Accessing the Compute Nodes
Pantarhei employs the Slurm Workload Manager for the purpose of job scheduling and management. Utilizing Slurm, a user initiates a request for resources and submits a job to a designated queue. Subsequently, the system undertakes the task of extracting jobs from the queues, assigning the requisite compute nodes, and executing the submitted tasks. Although users typically access the Slurm job scheduler by SSH-ing to a Pantarhei login node, it is imperative to emphasize that the recommended practice entails utilizing Slurm to submit work as a job, as opposed to executing computationally intensive tasks directly on a login node. Given that all users share the login nodes, running anything beyond minimal test jobs can adversely affect the collective ability of users to effectively utilize Pantarhei resources.
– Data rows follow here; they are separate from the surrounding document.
**src/design/rslm_pkg.sv**
```systemverilog
// Shared types and fixed widths for the RMS sound level meter.
// No dependencies; rslm_sq_acc, the top level and the checker import this package.
package rslm_pkg;

  localparam int SAMPLE_W = 12;
  localparam int SQR_W    = 2 * SAMPLE_W;
  localparam int SPW_W    = 11;
  localparam int WPM_W    = 7;
  localparam int MID_W    = 12;
  localparam int STEP_W   = 16;
  localparam int CFG_W    = 16;
  localparam int LEVEL_W  = 13;
  localparam int INT_W    = 10;
  localparam int X16_W    = LEVEL_W + 4;

  typedef logic [SAMPLE_W-1:0] sample_t;

  typedef enum logic [1:0] {
    CFG_SPW,
    CFG_WPM,
    CFG_MID,
    CFG_STEP
  } cfg_idx_t;

  typedef struct packed {
    logic [LEVEL_W-1:0] window_level;
    logic               measure_done;
    logic [INT_W-1:0]   mean_intensity;
    logic [INT_W-1:0]   peak_steps;
  } rslm_result_t;

endpackage

```
**src/design/rslm_stream_if.sv**
```systemverilog
// Valid/ready stream interface used for the sample and result channels.
// The payload type is chosen by the instantiating scope.
interface rslm_stream_if #(
  parameter type payload_t = logic
) ();

  logic     valid;
  logic     ready;
  payload_t data;

  modport source (output valid, output data, input ready);
  modport sink (input valid, input data, output ready);

endinterface

```
**src/design/rslm_sq_acc.sv**
```systemverilog
// Bit-serial squarer that adds the square of one sample into a running sum.
// Depends on rslm_pkg for the sample width.
module rslm_sq_acc #(
  parameter int SUM_W = 35
) (
  input  logic              clk,
  input  logic              rst_n,
  input  logic              start,
  input  logic              clear,
  input  rslm_pkg::sample_t sample,
  output logic              done,
  output logic [SUM_W-1:0]  sum
);
  import rslm_pkg::*;

  localparam int CNT_W = $clog2(SAMPLE_W + 1);

  logic [SQR_W-1:0]    mcand_r;
  logic [SAMPLE_W-1:0] mplier_r;
  logic [CNT_W-1:0]    cnt_r;
  logic                busy_r;
  logic                done_r;
  logic [SUM_W-1:0]    sum_r;

  always_ff @(posedge clk) begin
    if (!rst_n) begin
      busy_r <= 1'b0;
      done_r <= 1'b0;
      cnt_r  <= '0;
      sum_r  <= '0;
    end else begin
      done_r <= busy_r && (cnt_r == CNT_W'(1));
      if (clear) begin
        sum_r <= '0;
      end else if (busy_r && mplier_r[0]) begin
        sum_r <= sum_r + SUM_W'(mcand_r);
      end
      if (start && !busy_r) begin
        busy_r   <= 1'b1;
        cnt_r    <= CNT_W'(SAMPLE_W);
        mcand_r  <= SQR_W'(sample);
        mplier_r <= sample;
      end else if (busy_r) begin
        mcand_r  <= {mcand_r[SQR_W-2:0], 1'b0};
        mplier_r <= {1'b0, mplier_r[SAMPLE_W-1:1]};
        cnt_r    <= cnt_r - CNT_W'(1);
        if (cnt_r == CNT_W'(1)) begin
          busy_r <= 1'b0;
        end
      end
    end
  end

  assign done = done_r;
  assign sum  = sum_r;

endmodule

```
**src/design/rslm_divider.sv**
```systemverilog
// Radix-2 restoring divider, one quotient bit per cycle, shared by all divisions.
// Depends on nothing but its parameters; the divisor must be non-zero.
module rslm_divider #(
  parameter int DVD_W = 35,
  parameter int DVS_W = 16
) (
  input  logic             clk,
  input  logic             rst_n,
  input  logic             start,
  input  logic [DVD_W-1:0] dividend,
  input  logic [DVS_W-1:0] divisor,
  output logic             done,
  output logic [DVD_W-1:0] quotient
);

  localparam int CNT_W = $clog2(DVD_W + 1);

  logic [DVD_W-1:0] quo_r;
  logic [DVS_W-1:0] rem_r;
  logic [DVS_W-1:0] dvs_r;
  logic [CNT_W-1:0] cnt_r;
  logic             busy_r;
  logic             done_r;
  logic [DVS_W:0]   shifted;
  logic [DVS_W:0]   diff;
  logic             take;

  always_comb begin
    shifted = {rem_r, quo_r[DVD_W-1]};
    diff    = shifted - {1'b0, dvs_r};
    take    = shifted >= {1'b0, dvs_r};
  end

  always_ff @(posedge clk) begin
    if (!rst_n) begin
      busy_r <= 1'b0;
      done_r <= 1'b0;
      cnt_r  <= '0;
    end else begin
      done_r <= busy_r && (cnt_r == CNT_W'(1));
      if (start && !busy_r) begin
        busy_r <= 1'b1;
        cnt_r  <= CNT_W'(DVD_W);
        quo_r  <= dividend;
        rem_r  <= '0;
        dvs_r  <= divisor;
      end else if (busy_r) begin
        quo_r <= {quo_r[DVD_W-2:0], take};
        rem_r <= take ? diff[DVS_W-1:0] : shifted[DVS_W-1:0];
        cnt_r <= cnt_r - CNT_W'(1);
        if (cnt_r == CNT_W'(1)) begin
          busy_r <= 1'b0;
        end
      end
    end
  end

  assign done     = done_r;
  assign quotient = quo_r;

endmodule

```
**src/design/rslm_isqrt.sv**
```systemverilog
// Digit-by-digit integer square root, one root bit per cycle.
// Depends on nothing but its parameter; the result is the floor of the root.
module rslm_isqrt #(
  parameter int IN_W = 35
) (
  input  logic                    clk,
  input  logic                    rst_n,
  input  logic                    start,
  input  logic [IN_W-1:0]         radicand,
  output logic                    done,
  output logic [(IN_W+1)/2-1:0]   root
);

  localparam int RT_W  = (IN_W + 1) / 2;
  localparam int PAD_W = 2 * RT_W;
  localparam int CNT_W = $clog2(RT_W + 1);

  logic [PAD_W-1:0] rad_r;
  logic [RT_W:0]    rem_r;
  logic [RT_W-1:0]  root_r;
  logic [CNT_W-1:0] cnt_r;
  logic             busy_r;
  logic             done_r;
  logic [RT_W+2:0]  rem_sh;
  logic [RT_W+2:0]  trial;
  logic [RT_W+2:0]  diff;
  logic             take;

  always_comb begin
    rem_sh = {rem_r, rad_r[PAD_W-1:PAD_W-2]};
    trial  = {1'b0, root_r, 2'b01};
    diff   = rem_sh - trial;
    take   = rem_sh >= trial;
  end

  always_ff @(posedge clk) begin
    if (!rst_n) begin
      busy_r <= 1'b0;
      done_r <= 1'b0;
      cnt_r  <= '0;
    end else begin
      done_r <= busy_r && (cnt_r == CNT_W'(1));
      if (start && !busy_r) begin
        busy_r <= 1'b1;
        cnt_r  <= CNT_W'(RT_W);
        rad_r  <= PAD_W'(radicand);
        rem_r  <= '0;
        root_r <= '0;
      end else if (busy_r) begin
        rad_r  <= {rad_r[PAD_W-3:0], 2'b00};
        rem_r  <= take ? diff[RT_W:0] : rem_sh[RT_W:0];
        root_r <= {root_r[RT_W-2:0], take};
        cnt_r  <= cnt_r - CNT_W'(1);
        if (cnt_r == CNT_W'(1)) begin
          busy_r <= 1'b0;
        end
      end
    end
  end

  assign done = done_r;
  assign root = root_r;

endmodule

```
**src/design/rms_sound_level_meter.sv**
```systemverilog
// Top level of the RMS sound level meter: configuration, sequencer and result register.
// Depends on rslm_pkg, rslm_stream_if, rslm_sq_acc, rslm_divider and rslm_isqrt.
//
//   channel   direction  handshake             beat
//   in_s      sink       valid/ready           one 12-bit sample
//   out_s     source     valid/ready           one window result
//   cfg_*     sink       cfg_we, no wait       one register write
//
// Each sample goes through the bit-serial squarer before the next beat is taken.
// The last sample of a window adds a division and a square root,
// and the last window of a measurement three more divisions.
// Reset is synchronous; a held result stalls only the closing of the next window.
module rms_sound_level_meter #(
  parameter int MAX_SAMPLES = 1024,
  parameter int MAX_WINDOWS = 64
) (
  input  logic                       clk,
  input  logic                       rst_n,
  rslm_stream_if.sink                in_s,
  rslm_stream_if.source              out_s,
  input  logic                       cfg_we,
  input  rslm_pkg::cfg_idx_t         cfg_index,
  input  logic [rslm_pkg::CFG_W-1:0] cfg_wdata
);
  import rslm_pkg::*;

  localparam int SPW_MAX = (1 << SPW_W) - 1;
  localparam int NLIM    = (MAX_SAMPLES < SPW_MAX) ? MAX_SAMPLES : SPW_MAX;
  localparam int CNT_W   = $clog2(NLIM + 1);
  localparam int SUM_W   = SQR_W + CNT_W;
  localparam int WPM_MAX = (1 << WPM_W) - 1;
  localparam int WLIM    = (MAX_WINDOWS < WPM_MAX) ? MAX_WINDOWS : WPM_MAX;
  localparam int WC_W    = $clog2(WLIM + 1);
  localparam int LSUM_W  = LEVEL_W + WC_W;
  localparam int MDVD_W  = LSUM_W + 4;
  localparam int DVD_A   = (SUM_W > MDVD_W) ? SUM_W : MDVD_W;
  localparam int DVD_W   = (DVD_A > X16_W) ? DVD_A : X16_W;
  localparam int DVS_A   = (CNT_W > WC_W) ? CNT_W : WC_W;
  localparam int DVS_W   = (DVS_A > STEP_W) ? DVS_A : STEP_W;
  localparam int RT_W    = (SUM_W + 1) / 2;

  typedef enum logic [3:0] {
    S_IDLE,
    S_SQUARE,
    S_CHECK,
    S_DIV_MS,
    S_SQRT,
    S_LEVEL,
    S_DIV_MEAN,
    S_INT_MEAN,
    S_INT_PEAK,
    S_OUT
  } state_t;

  logic [SPW_W-1:0]  spw_r;
  logic [WPM_W-1:0]  wpm_r;
  logic [MID_W-1:0]  mid_r;
  logic [STEP_W-1:0] step_r;

  state_t            state_r;
  sample_t           sample_r;
  logic              sq_start_r;
  logic              div_start_r;
  logic              rt_start_r;
  logic [DVD_W-1:0]  div_dvd_r;
  logic [DVS_W-1:0]  div_dvs_r;
  logic [CNT_W-1:0]  count_r;
  logic [WC_W-1:0]   wc_r;
  logic [LSUM_W-1:0] lsum_r;
  logic [LEVEL_W-1:0] peak_r;
  logic [LEVEL_W-1:0] peak_keep_r;
  logic              zero_r;
  rslm_result_t      res_r;
  rslm_result_t      out_data_r;
  logic              out_valid_r;

  logic              sq_done;
  logic              sq_clear;
  logic [SUM_W-1:0]  sq_sum;
  logic              div_done;
  logic [DVD_W-1:0]  div_quo;
  logic              rt_done;
  logic [RT_W-1:0]   rt_root;

  logic [CNT_W-1:0]   spw_eff;
  logic [WC_W-1:0]    wpm_eff;
  logic [STEP_W-1:0]  step_eff;
  logic [CNT_W-1:0]   n_cnt;
  logic               window_end;
  logic [SAMPLE_W-1:0] rms;
  logic [SAMPLE_W-1:0] rms_dev;
  logic [LEVEL_W-1:0] level;
  logic [LSUM_W-1:0]  lsum_upd;
  logic [LEVEL_W-1:0] peak_upd;
  logic [WC_W-1:0]    wc_upd;
  logic               measure_end;
  logic [MDVD_W-1:0]  mean_dvd;
  logic [X16_W-1:0]   quo_x16;
  logic [X16_W-1:0]   mean_dec;
  logic [X16_W-1:0]   peak_x16;
  logic [X16_W-1:0]   peak_dec;
  logic [INT_W-1:0]   quo_sat;

  always_ff @(posedge clk) begin
    if (!rst_n) begin
      spw_r  <= SPW_W'(200);
      wpm_r  <= WPM_W'(20);
      mid_r  <= MID_W'(2048);
      step_r <= STEP_W'(655);
    end else if (cfg_we) begin
      unique case (cfg_index)
        CFG_SPW:  spw_r  <= cfg_wdata[SPW_W-1:0];
        CFG_WPM:  wpm_r  <= cfg_wdata[WPM_W-1:0];
        CFG_MID:  mid_r  <= cfg_wdata[MID_W-1:0];
        CFG_STEP: step_r <= cfg_wdata[STEP_W-1:0];
      endcase
    end
  end

  always_comb begin
    spw_eff     = (spw_r == '0) ? CNT_W'(1) :
                  ((int'(spw_r) > NLIM) ? CNT_W'(NLIM) : CNT_W'(spw_r));
    wpm_eff     = (wpm_r == '0) ? WC_W'(1) :
                  ((int'(wpm_r) > WLIM) ? WC_W'(WLIM) : WC_W'(wpm_r));
    step_eff    = (step_r == '0) ? STEP_W'(1) : step_r;
    n_cnt       = count_r + CNT_W'(1);
    window_end  = n_cnt >= spw_eff;
    rms         = rt_root[SAMPLE_W-1:0];
    rms_dev     = (rms >= mid_r) ? (rms - mid_r) : (mid_r - rms);
    level       = {rms_dev, 1'b0};
    lsum_upd    = lsum_r + LSUM_W'(level);
    peak_upd    = (level > peak_r) ? level : peak_r;
    wc_upd      = wc_r + WC_W'(1);
    measure_end = wc_upd >= wpm_eff;
    mean_dvd    = {lsum_upd, 4'b0000};
    quo_x16     = div_quo[X16_W-1:0];
    mean_dec    = quo_x16 - X16_W'(1);
    peak_x16    = {peak_keep_r, 4'b0000};
    peak_dec    = peak_x16 - X16_W'(1);
    quo_sat     = (|div_quo[DVD_W-1:INT_W]) ? '1 : div_quo[INT_W-1:0];
    sq_clear    = (state_r == S_CHECK) && window_end;
  end

  rslm_sq_acc #(
    .SUM_W (SUM_W)
  ) u_sq_acc (
    .clk    (clk),
    .rst_n  (rst_n),
    .start  (sq_start_r),
    .clear  (sq_clear),
    .sample (sample_r),
    .done   (sq_done),
    .sum    (sq_sum)
  );

  rslm_divider #(
    .DVD_W (DVD_W),
    .DVS_W (DVS_W)
  ) u_divider (
    .clk      (clk),
    .rst_n    (rst_n),
    .start    (div_start_r),
    .dividend (div_dvd_r),
    .divisor  (div_dvs_r),
    .done     (div_done),
    .quotient (div_quo)
  );

  rslm_isqrt #(
    .IN_W (SUM_W)
  ) u_isqrt (
    .clk      (clk),
    .rst_n    (rst_n),
    .start    (rt_start_r),
    .radicand (div_quo[SUM_W-1:0]),
    .done     (rt_done),
    .root     (rt_root)
  );

  always_ff @(posedge clk) begin
    if (!rst_n) begin
      state_r     <= S_IDLE;
      sq_start_r  <= 1'b0;
      div_start_r <= 1'b0;
      rt_start_r  <= 1'b0;
      out_valid_r <= 1'b0;
      count_r     <= '0;
      wc_r        <= '0;
      lsum_r      <= '0;
      peak_r      <= '0;
    end else begin
      sq_start_r  <= (state_r == S_IDLE) && in_s.valid;
      rt_start_r  <= (state_r == S_DIV_MS) && div_done;
      div_start_r <= ((state_r == S_CHECK) && window_end) ||
                     ((state_r == S_LEVEL) && measure_end) ||
                     (((state_r == S_DIV_MEAN) || (state_r == S_INT_MEAN)) && div_done);
      out_valid_r <= (state_r == S_OUT) || (out_valid_r && !out_s.ready);
      unique case (state_r)
        S_IDLE: begin
          if (in_s.valid) begin
            sample_r <= in_s.data;
            state_r  <= S_SQUARE;
          end
        end
        S_SQUARE: begin
          if (sq_done) begin
            state_r <= S_CHECK;
          end
        end
        S_CHECK: begin
          if (!window_end) begin
            count_r <= n_cnt;
            state_r <= S_IDLE;
          end else begin
            count_r   <= '0;
            div_dvd_r <= DVD_W'(sq_sum);
            div_dvs_r <= DVS_W'(n_cnt);
            state_r   <= S_DIV_MS;
          end
        end
        S_DIV_MS: begin
          if (div_done) begin
            state_r <= S_SQRT;
          end
        end
        S_SQRT: begin
          if (rt_done) begin
            state_r <= S_LEVEL;
          end
        end
        S_LEVEL: begin
          res_r.window_level   <= level;
          res_r.measure_done   <= measure_end;
          res_r.mean_intensity <= '0;
          res_r.peak_steps     <= '0;
          if (measure_end) begin
            wc_r        <= '0;
            lsum_r      <= '0;
            peak_r      <= '0;
            peak_keep_r <= peak_upd;
            div_dvd_r   <= DVD_W'(mean_dvd);
            div_dvs_r   <= DVS_W'(wc_upd);
            state_r     <= S_DIV_MEAN;
          end else begin
            wc_r    <= wc_upd;
            lsum_r  <= lsum_upd;
            peak_r  <= peak_upd;
            state_r <= S_OUT;
          end
        end
        S_DIV_MEAN: begin
          if (div_done) begin
            zero_r    <= (quo_x16 == '0);
            div_dvd_r <= DVD_W'(mean_dec);
            div_dvs_r <= DVS_W'(step_eff);
            state_r   <= S_INT_MEAN;
          end
        end
        S_INT_MEAN: begin
          if (div_done) begin
            res_r.mean_intensity <= zero_r ? '0 : quo_sat;
            zero_r               <= (peak_keep_r == '0);
            div_dvd_r            <= DVD_W'(peak_dec);
            div_dvs_r            <= DVS_W'(step_eff);
            state_r              <= S_INT_PEAK;
          end
        end
        S_INT_PEAK: begin
          if (div_done) begin
            res_r.peak_steps <= zero_r ? '0 : quo_sat;
            state_r          <= S_OUT;
          end
        end
        S_OUT: begin
          if (!out_valid_r || out_s.ready) begin
            out_data_r <= res_r;
            state_r    <= S_IDLE;
          end
        end
        default: begin
          state_r <= S_IDLE;
        end
      endcase
    end
  end

  assign in_s.ready  = (state_r == S_IDLE);
  assign out_s.valid = out_valid_r;
  assign out_s.data  = out_data_r;

endmodule

```
**src/flat_wrapper.sv**
```systemverilog
// flat-port wrapper written by rule: the top's interface ports become plain ports
module rms_sound_level_meter_flat import rslm_pkg::*;
#(
  parameter int MAX_SAMPLES = 1024,
  parameter int MAX_WINDOWS = 64
)
  (clk, rst_n, cfg_we, cfg_index, cfg_wdata, in_s_valid, in_s_data, in_s_ready, out_s_valid, out_s_data, out_s_ready);
  rslm_stream_if in_s_i ();
  rslm_stream_if out_s_i ();
  input  logic clk;
  input  logic rst_n;
  input  logic cfg_we;
  input  rslm_pkg::cfg_idx_t cfg_index;
  input  logic [rslm_pkg::CFG_W-1:0] cfg_wdata;
  input wire logic [$bits(in_s_i.valid)-1:0] in_s_valid;
  input wire logic [$bits(in_s_i.data)-1:0] in_s_data;
  output wire logic [$bits(in_s_i.ready)-1:0] in_s_ready;
  output wire logic [$bits(out_s_i.valid)-1:0] out_s_valid;
  output wire logic [$bits(out_s_i.data)-1:0] out_s_data;
  input wire logic [$bits(out_s_i.ready)-1:0] out_s_ready;
  assign in_s_i.valid = in_s_valid;
  assign in_s_i.data = in_s_data;
  assign in_s_ready = in_s_i.ready;
  assign out_s_valid = out_s_i.valid;
  assign out_s_data = out_s_i.data;
  assign out_s_i.ready = out_s_ready;
  rms_sound_level_meter #(.MAX_SAMPLES(MAX_SAMPLES), .MAX_WINDOWS(MAX_WINDOWS)) u_core (.clk(clk), .rst_n(rst_n), .in_s(in_s_i), .out_s(out_s_i), .cfg_we(cfg_we), .cfg_index(cfg_index), .cfg_wdata(cfg_wdata));
endmodule
```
Pantarhei's framework is tailored to accommodate the moderate-scale computational and data requirements of the majority of CIROH users. Users with allocations possess the capability to submit tasks to a diverse array of queues, each featuring distinct job size and walltime constraints. Dedicated sets of queues are allocated for CPU, GPU, and FPGA nodes, with typically shorter walltime and smaller job size limits translating to expedited turnaround times. Several additional considerations regarding Pantarhei queues merit attention:
- Pantarhei facilitates shared jobs, whereby multiple tasks can be executed on a single node. This approach enhances job throughput, maximizes overall system utilization, and fosters increased user accessibility to Pantarhei resources.
- Pantarhei accommodates long-running jobs, with run times extendable up to seven days for tasks utilizing up to 6 full nodes.
- The maximum permissible job size on Pantarhei is 240 cores. For tasks exceeding this threshold, users are advised to initiate a consulting ticket to engage in further discussion with Pantarhei support personnel.